Multi-threaded BASH programming - generalized method?
Ok, I was running POV-Ray on all the demos, but POV's still single-threaded and wouldn't utilize more than one core. So, I started thinking about a solution in BASH.
I wrote a general function that takes a list of commands and runs them in the designated number of sub-shells. This actually works but I don't like the way it handles accessing the next command in a thread-safe multi-process way:
- It takes, as an argument, a file with commands (1 per line),
- To get the "next" command, each process ("thread") will:
- Waits until it can create a lock file, with: ln $CMDFILE $LOCKFILE
- Read the command from the file,
- Modifies $CMDFILE by removing the first line,
- Removes the $LOCKFILE.
Is there a cleaner way to do this? I couldn't get the sub-shells to read a single line from a FIFO correctly.

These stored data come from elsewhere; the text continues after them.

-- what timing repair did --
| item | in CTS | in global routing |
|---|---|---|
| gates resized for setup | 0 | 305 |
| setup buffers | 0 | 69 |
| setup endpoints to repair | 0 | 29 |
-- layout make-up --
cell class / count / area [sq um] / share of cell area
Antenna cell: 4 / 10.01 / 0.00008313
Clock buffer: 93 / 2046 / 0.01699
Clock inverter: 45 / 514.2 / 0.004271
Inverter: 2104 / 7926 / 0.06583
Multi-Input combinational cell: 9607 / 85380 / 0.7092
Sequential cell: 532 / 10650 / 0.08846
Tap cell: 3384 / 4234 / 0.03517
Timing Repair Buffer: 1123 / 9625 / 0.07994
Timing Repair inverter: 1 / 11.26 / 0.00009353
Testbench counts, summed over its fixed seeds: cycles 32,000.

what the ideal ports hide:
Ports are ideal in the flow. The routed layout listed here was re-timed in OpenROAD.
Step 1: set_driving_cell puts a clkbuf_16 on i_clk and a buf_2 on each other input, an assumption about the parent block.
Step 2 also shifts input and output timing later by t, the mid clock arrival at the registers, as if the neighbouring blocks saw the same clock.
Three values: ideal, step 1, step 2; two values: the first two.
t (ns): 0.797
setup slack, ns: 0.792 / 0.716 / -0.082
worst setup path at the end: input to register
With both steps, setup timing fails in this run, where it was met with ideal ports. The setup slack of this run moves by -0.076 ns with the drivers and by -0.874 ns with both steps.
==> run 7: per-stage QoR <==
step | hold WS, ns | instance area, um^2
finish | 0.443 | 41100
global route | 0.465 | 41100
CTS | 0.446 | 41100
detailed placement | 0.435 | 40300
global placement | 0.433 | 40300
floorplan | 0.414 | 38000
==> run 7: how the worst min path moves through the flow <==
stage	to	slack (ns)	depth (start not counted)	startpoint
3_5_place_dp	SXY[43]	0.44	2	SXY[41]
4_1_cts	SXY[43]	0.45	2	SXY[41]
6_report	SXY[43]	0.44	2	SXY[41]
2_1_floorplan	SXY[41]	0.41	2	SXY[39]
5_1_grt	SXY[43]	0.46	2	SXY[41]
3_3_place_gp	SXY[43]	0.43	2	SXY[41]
Source: an optimization exercise on an open RTL-to-GDS flow (aim: small area). Production flows keep margins and buffers that such runs may drop. Only simulation tests tie the RTL to the original design; equivalence was not proved. Power and IR drop assume default switching activity.

Design FIR_filter, start of the top module:
module FIR_filter #(parameter order = 10)(
	input logic clk,
	input logic reset,
	input logic x_valid,
	input logic signed [23:0] x,
	input logic [16*order - 1:0] h,
	output logic signed [39:0] y
);
	logic [23:0] ring [0:order - 1];	 
	logic [23:0] hold;			 
	logic [3:0] age;			 
	logic pend;				 
	logic [3:0] left;			 
	logic [3:0] nvalid;			 
	logic [15:0] tap;			 
	logic [39:0] acc;
	wire ins = pend & (age == order - 1);
	wire [23:0] smp = ins ? hold : ring[order - 1];
	logic [3:0] age_n, left_n, nvalid_n, k_n;
	logic pend_n, use_n;
	always_comb begin
		if (reset) begin
			pend_n = 1'b0;
			left_n = '0;
			nvalid_n = '0;
			age_n = order - 1;
		end else begin
			age_n = (ins || age == 0) ? order - 1 : age - 4'd1;
			if (x_valid) begin
				pend_n = 1'b1;
				left_n = order;
				nvalid_n = (nvalid == order) ? nvalid : nvalid + 4'd1;
			end else begin
				pend_n = pend & ~ins;
				left_n = (left != 0) ? left - 4'd1 : left;
				nvalid_n = nvalid;
			end
		end
		k_n = (pend_n && age_n == order - 1) ? 4'd0 : pend_n ? age_n + 4'd1 : age_n;
		use_n = (left_n != 0) && (k_n < nvalid_n);
	end
	logic [15:0] tap_n;
	always_comb begin
		tap_n = '0;
		for (int j = 0; j < order; j++)
			if (use_n && k_n == j) tap_n = tap_n | h[16*j +: 16];
	end
	logic [39:0] sum;
	mac_mult u_mult (.a(tap), .b(smp), .acc(acc), .p(sum));
	always_ff @(posedge clk) begin
		ring[0] <= smp;
		for (int i = 1; i < order; i++) ring[i] <= ring[i - 1];
		if (x_valid) hold <= x;
		acc <= x_valid ? 40'd0 : sum;
		tap <= tap_n;
		pend <= pend_n;
		left <= left_n;
		nvalid <= nvalid_n;
		age <= age_n;
	end
	assign y = acc;
endmodule
Size: ~230 I/O pins.
clock: 10.0 ns
lec_check: 0
cap_margin: 20
core_margin: 2
core_utilization: 40
slew_margin: 20
synth_hierarchical: 1
standard.sh (not shown) runs the stock make flow with config.mk's settings and CLKGATE_MAP_FILE= SYNTH_SCRIPT=/design/flow/synth_recipe.tcl, a recipe that flattens the netlist after the stock synthesis.
==> flow/flow/run.sh <==
#!/bin/bash
# The standard layout, with two changes to how it is made:
#  - ports are buffered with the smallest buffer (buf_1) instead of the default choice;
#  - before floorplanning, combinational cells that synthesis upsized are set back to their
#    smallest size (downsize.tcl); the flow's timing repair upsizes again where needed.
# make's full output goes to flow_make.log; each step's log is under orfs/logs/.
set -euo pipefail
here=$(pwd)
bash standard.sh \
  "BUFFER_PORTS_ARGS=-buffer_cell sky130_fd_sc_hd__buf_1" \
  "PRE_FLOORPLAN_TCL=$here/flow/downsize.tcl" \
  finish > "$here/flow_make.log" 2>&1
==> flow/flow/downsize.tcl <==
# Set every combinational cell that is not a buffer, delay or clock cell to the smallest
# size of its kind (for example a22oi_2 -> a22oi_1). Sequential cells are left alone.
set db [ord::get_db]
set n 0
foreach inst [[ord::get_db_block] getInsts] {
  set master [$inst getMaster]
  set name [$master getName]
  if { ![regexp {^sky130_fd_sc_hd__([a-z0-9]+)_([0-9]+)$} $name -> base drive] } { continue }
  if { [regexp {^(df|edf|sdf|sedf|dl|clk|buf|dly|conb|tap|fill|decap|diode|probe|lpflow)} $base] } { continue }
  set best $master
  foreach d {0 1 2} {
    set cand [$db findMaster "sky130_fd_sc_hd__${base}_$d"]
    if { $cand ne "NULL" && [$cand getWidth] < [[set best] getWidth] } { set best $cand }
  }
  if { $best ne $master } {
    replace_cell [$inst getName] [$best getName]
    incr n
  }
}
puts "downsize.tcl: resized $n instances"
The baseline finished with timing, DRC and antenna clean.
Next try:
==> flow/run.sh (new file) <==
#!/bin/bash
# synth_recipe.tcl (not shown) runs the flow's synth.tcl, then flattens the netlist and writes it again
# the make line also repeats each setting of config.mk as NAME=value (left out here)
make -C /OpenROAD-flow-scripts/flow DESIGN_CONFIG=/design/flow/config.mk WORK_HOME=/design/flow/orfs CLKGATE_MAP_FILE= SYNTH_SCRIPT=/design/flow/synth_recipe.tcl finish
- CTS_BUF_LIST: unset -> sky130_fd_sc_hd__clkbuf_4
removed: flow/flow/run.sh
removed: flow/flow/downsize.tcl
removed: flow/standard.sh
Result: Worst setup slack gets worse by 0.18 ns. Power goes up by 3.6%. Clock power goes down by 19%. Final cell count came out higher by 5.1%. Cell area grows by 12%. Flip-flop and latch count stays the same. First-iteration DRC count fell by about 40%. Clock skew is higher by 0.071 ns. Utilization went up by 2.9 points. Register-to-register slack loses 0.18 ns.
Next try:
==> flow/flow/run.sh (new file) <==
#!/bin/bash
# The standard layout, with two changes to how it is made:
#  - ports are buffered with the smallest buffer (buf_1) instead of the default choice;
#  - before floorplanning, combinational cells that synthesis upsized are set back to their
#    smallest size (downsize.tcl); the flow's timing repair upsizes again where needed.
# make's full output goes to flow_make.log; each step's log is under orfs/logs/.
set -euo pipefail
here=$(pwd)
bash standard.sh \
  "BUFFER_PORTS_ARGS=-buffer_cell sky130_fd_sc_hd__buf_1" \
  "PRE_FLOORPLAN_TCL=$here/flow/downsize.tcl" \
  finish > "$here/flow_make.log" 2>&1
==> flow/flow/downsize.tcl (new file) <==
# Set every combinational cell that is not a buffer, delay or clock cell to the smallest
# size of its kind (for example a22oi_2 -> a22oi_1). Sequential cells are left alone.
set db [ord::get_db]
set n 0
foreach inst [[ord::get_db_block] getInsts] {
  set master [$inst getMaster]
  set name [$master getName]
  if { ![regexp {^sky130_fd_sc_hd__([a-z0-9]+)_([0-9]+)$} $name -> base drive] } { continue }
  if { [regexp {^(df|edf|sdf|sedf|dl|clk|buf|dly|conb|tap|fill|decap|diode|probe|lpflow)} $base] } { continue }
  set best $master
  foreach d {0 1 2} {
    set cand [$db findMaster "sky130_fd_sc_hd__${base}_$d"]
    if { $cand ne "NULL" && [$cand getWidth] < [[set best] getWidth] } { set best $cand }
  }
  if { $best ne $master } {
    replace_cell [$inst getName] [$best getName]
    incr n
  }
}
puts "downsize.tcl: resized $n instances"
==> flow/standard.sh (new file) <==
#!/bin/bash
# synth_recipe.tcl (not shown) runs the flow's synth.tcl, then flattens the netlist and writes it again
# the make line also repeats each setting of config.mk as NAME=value (left out here)
make -C /OpenROAD-flow-scripts/flow DESIGN_CONFIG=/design/flow/config.mk WORK_HOME=/design/flow/orfs CLKGATE_MAP_FILE= SYNTH_SCRIPT=/design/flow/synth_recipe.tcl "${@:-finish}"
- CTS_BUF_LIST: sky130_fd_sc_hd__clkbuf_4 -> sky130_fd_sc_hd__clkbuf_16 sky130_fd_sc_hd__clkbuf_8 sky130_fd_sc_hd__clkbuf_4
- CTS_CLUSTER_DIAMETER: unset -> 60
- CTS_CLUSTER_SIZE: unset -> 24
removed: flow/run.sh
Effect:
- cell count drops by 5.5%
- total power drops by 5.3%
- clock power climbs by about 8%
- worst setup slack improves by 0.15 ns
- final area drops by 12%
- clock skew drops by 0.058 ns
- first-iteration DRC count climbs by 66%
- sequential share of layout area climbs by 3.8 points
- via count drops by 3.0%
Next try:
==> flow/run.sh (new file) <==
#!/bin/bash
# synth_recipe.tcl (not shown) runs the flow's synth.tcl, then flattens the netlist and writes it again
# the make line also repeats each setting of config.mk as NAME=value (left out here)
make -C /OpenROAD-flow-scripts/flow DESIGN_CONFIG=/design/flow/config.mk WORK_HOME=/design/flow/orfs CLKGATE_MAP_FILE= SYNTH_SCRIPT=/design/flow/synth_recipe.tcl finish
- CTS_BUF_LIST: sky130_fd_sc_hd__clkbuf_16 sky130_fd_sc_hd__clkbuf_8 sky130_fd_sc_hd__clkbuf_4 -> unset
- CTS_CLUSTER_DIAMETER: 60 -> unset
- CTS_CLUSTER_SIZE: 24 -> unset
removed: flow/flow/run.sh
removed: flow/flow/downsize.tcl
removed: flow/standard.sh
Register-to-register slack degrades by 0.17 ns.
Clock power increases by about 10%.
Worst setup slack degrades by 0.17 ns.
Die area increases by 5.8%.
Power increases by 8.0%.
Synthesized cell count is unchanged.
Next try:
==> flow/flow/run.sh (new file) <==
#!/bin/bash
# The standard layout, with two changes to how it is made:
#  - ports are buffered with the smallest buffer (buf_1) instead of the default choice;
#  - before floorplanning, combinational cells that synthesis upsized are set back to their
#    smallest size (downsize.tcl); the flow's timing repair upsizes again where needed.
# make's full output goes to flow_make.log; each step's log is under orfs/logs/.
set -euo pipefail
here=$(pwd)
bash standard.sh \
  "BUFFER_PORTS_ARGS=-buffer_cell sky130_fd_sc_hd__buf_1" \
  "PRE_FLOORPLAN_TCL=$here/flow/downsize.tcl" \
  finish > "$here/flow_make.log" 2>&1
==> flow/flow/downsize.tcl (new file) <==
# Set every combinational cell that is not a buffer, delay or clock cell to the smallest
# size of its kind (for example a22oi_2 -> a22oi_1). Sequential cells are left alone.
set db [ord::get_db]
set n 0
foreach inst [[ord::get_db_block] getInsts] {
  set master [$inst getMaster]
  set name [$master getName]
  if { ![regexp {^sky130_fd_sc_hd__([a-z0-9]+)_([0-9]+)$} $name -> base drive] } { continue }
  if { [regexp {^(df|edf|sdf|sedf|dl|clk|buf|dly|conb|tap|fill|decap|diode|probe|lpflow)} $base] } { continue }
  set best $master
  foreach d {0 1 2} {
    set cand [$db findMaster "sky130_fd_sc_hd__${base}_$d"]
    if { $cand ne "NULL" && [$cand getWidth] < [[set best] getWidth] } { set best $cand }
  }
  if { $best ne $master } {
    replace_cell [$inst getName] [$best getName]
    incr n
  }
}
puts "downsize.tcl: resized $n instances"
==> flow/standard.sh (new file) <==
#!/bin/bash
# synth_recipe.tcl (not shown) runs the flow's synth.tcl, then flattens the netlist and writes it again
# the make line also repeats each setting of config.mk as NAME=value (left out here)
make -C /OpenROAD-flow-scripts/flow DESIGN_CONFIG=/design/flow/config.mk WORK_HOME=/design/flow/orfs CLKGATE_MAP_FILE= SYNTH_SCRIPT=/design/flow/synth_recipe.tcl "${@:-finish}"
- CTS_BUF_LIST: unset -> sky130_fd_sc_hd__clkbuf_4
- CTS_CLUSTER_DIAMETER: unset -> 40
- CTS_CLUSTER_SIZE: unset -> 10
removed: flow/run.sh
Result: Worst hold slack gets worse by 0.0090 ns. Routed wire length drops by 2.4%. Register-to-register slack gets better by 0.18 ns. Utilization drops by 4.5 points. Cell count drops by 0.47%. Global-route usage climbs by 0.71 points. Final area drops by 14%. Clock skew climbs by 0.026 ns. Synthesized cell count stays the same.

## port drivers added, routing unchanged
No port has a modelled driver above. Below, the same layouts with a new extraction and two added sets of constraints.
Step 1, drivers: a clkbuf_16 drives clk and a buf_2 each remaining input, both assumed.
Step 2 moves the port delays by t, midway between the first and last clock arrival at a register: inputs arrive t later, outputs are due t later. That takes back most of the time a late clock gives input paths.
Slacks: ideal / step 1 / step 2; pairs: ideal / step 1.
| run | shift t [ns] | setup WS [ns] | worst slew at a driven data input, ns |
|---|---|---|---|
| the first run | 0.606 | 1.872 / 1.872 / 1.872 | 0.08 |
| the second run | 0.846 | 1.692 / 1.692 / 1.692 | 0.06 |
| the third run | 0.637 | 1.843 / 1.843 / 1.843 | 0.09 |
| the fourth run | 0.618 | 1.675 / 1.675 / 1.675 | 0.06 |
| the fifth run | 0.841 | 1.851 / 1.851 / 1.851 | 0.09 |
After both steps every run listed still meets setup and hold.
From an optimization exercise on the open Yosys and OpenROAD flow, aimed at small area; shortcuts taken in it are not production practice. The RTL was checked by simulation tests, not by an equivalence proof against the original design.

**flow/flow/run.sh**
```bash
#!/bin/bash
# Own layout flow: the standard layout (standard.sh), with
#  - an area-oriented ABC script for the combinational logic (registers are mapped as in the
#    standard synthesis, before ABC runs, so they keep their names and cells),
#  - the smallest buffer on each input and output port,
#  - a clock tree without dummy loads.
# Each tool's full output is in orfs/logs/; make's output is in flow.log here.
set -euo pipefail
W=$PWD
F=$W/flow
cat > "$W/own_synth.tcl" <<EOT
proc abc {args} {
  set i [lsearch -exact \$args -script]
  if {\$i >= 0} { lset args [expr {\$i + 1}] $F/abc_area.script }
  yosys abc {*}\$args
}
source $W/synth_recipe.tcl
EOT
CTS="-sink_clustering_enable -repair_clock_nets -dont_use_dummy_load"
[[ -f $F/cts_args ]] && CTS=$(cat "$F/cts_args")
bash "$W/standard.sh" "SYNTH_SCRIPT=$W/own_synth.tcl" \
  "BUFFER_PORTS_ARGS=-buffer_cell sky130_fd_sc_hd__buf_1" \
  "CTS_ARGS=$CTS" finish > "$W/flow.log" 2>&1
```
**flow/flow/cts_args**
```
-sink_clustering_enable -repair_clock_nets -dont_use_dummy_load -buf_list sky130_fd_sc_hd__clkbuf_8 -sink_clustering_size 24 -sink_clustering_max_diameter 120
```
**flow/flow/abc_area.script**
```
strash
&get -n
&st
&synch2
&if -K 6 -a
&mfs
&st
&synch2
&if -K 6 -a
&mfs
&st
&dch -f
&nf -R 1000
&put
topo
dnsize -c
```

Incidentally, the point of this is to enhance what I can do on a BASH command line, and not to find non-bash solutions. I tend to perform a lot of complicated tasks from the command line and want another tool in the toolbox.
Meanwhile, here's the function that handles getting the next line from the file. As you can see, it modifies an on-disk file each time it reads/removes a line. That's what seems hackish, but I'm not coming up with anything better, since FIFO's didn't work w/o setvbuf() in bash.
#
# Get/remove the first line from FILE, using LOCK as a semaphore (with
# short sleep for collisions). Returns the text on standard output,
# returns zero on success, non-zero when fil开发者_StackOverflowe is empty.
#
parallel__nextLine()
{
local line rest file=$1 lock=$2
# Wait for lock...
until ln "${file}" "${lock}" 2>/dev/null
do sleep 1
[ -s "${file}" ] || return $?
done
# Open, read one "line" save "rest" back to the file:
exec 3<"$file"
read line <&3 ; rest=$(cat<&3)
exec 3<&-
# After last line, make sure file is empty:
( [ -z "$rest" ] || echo "$rest" ) > "${file}"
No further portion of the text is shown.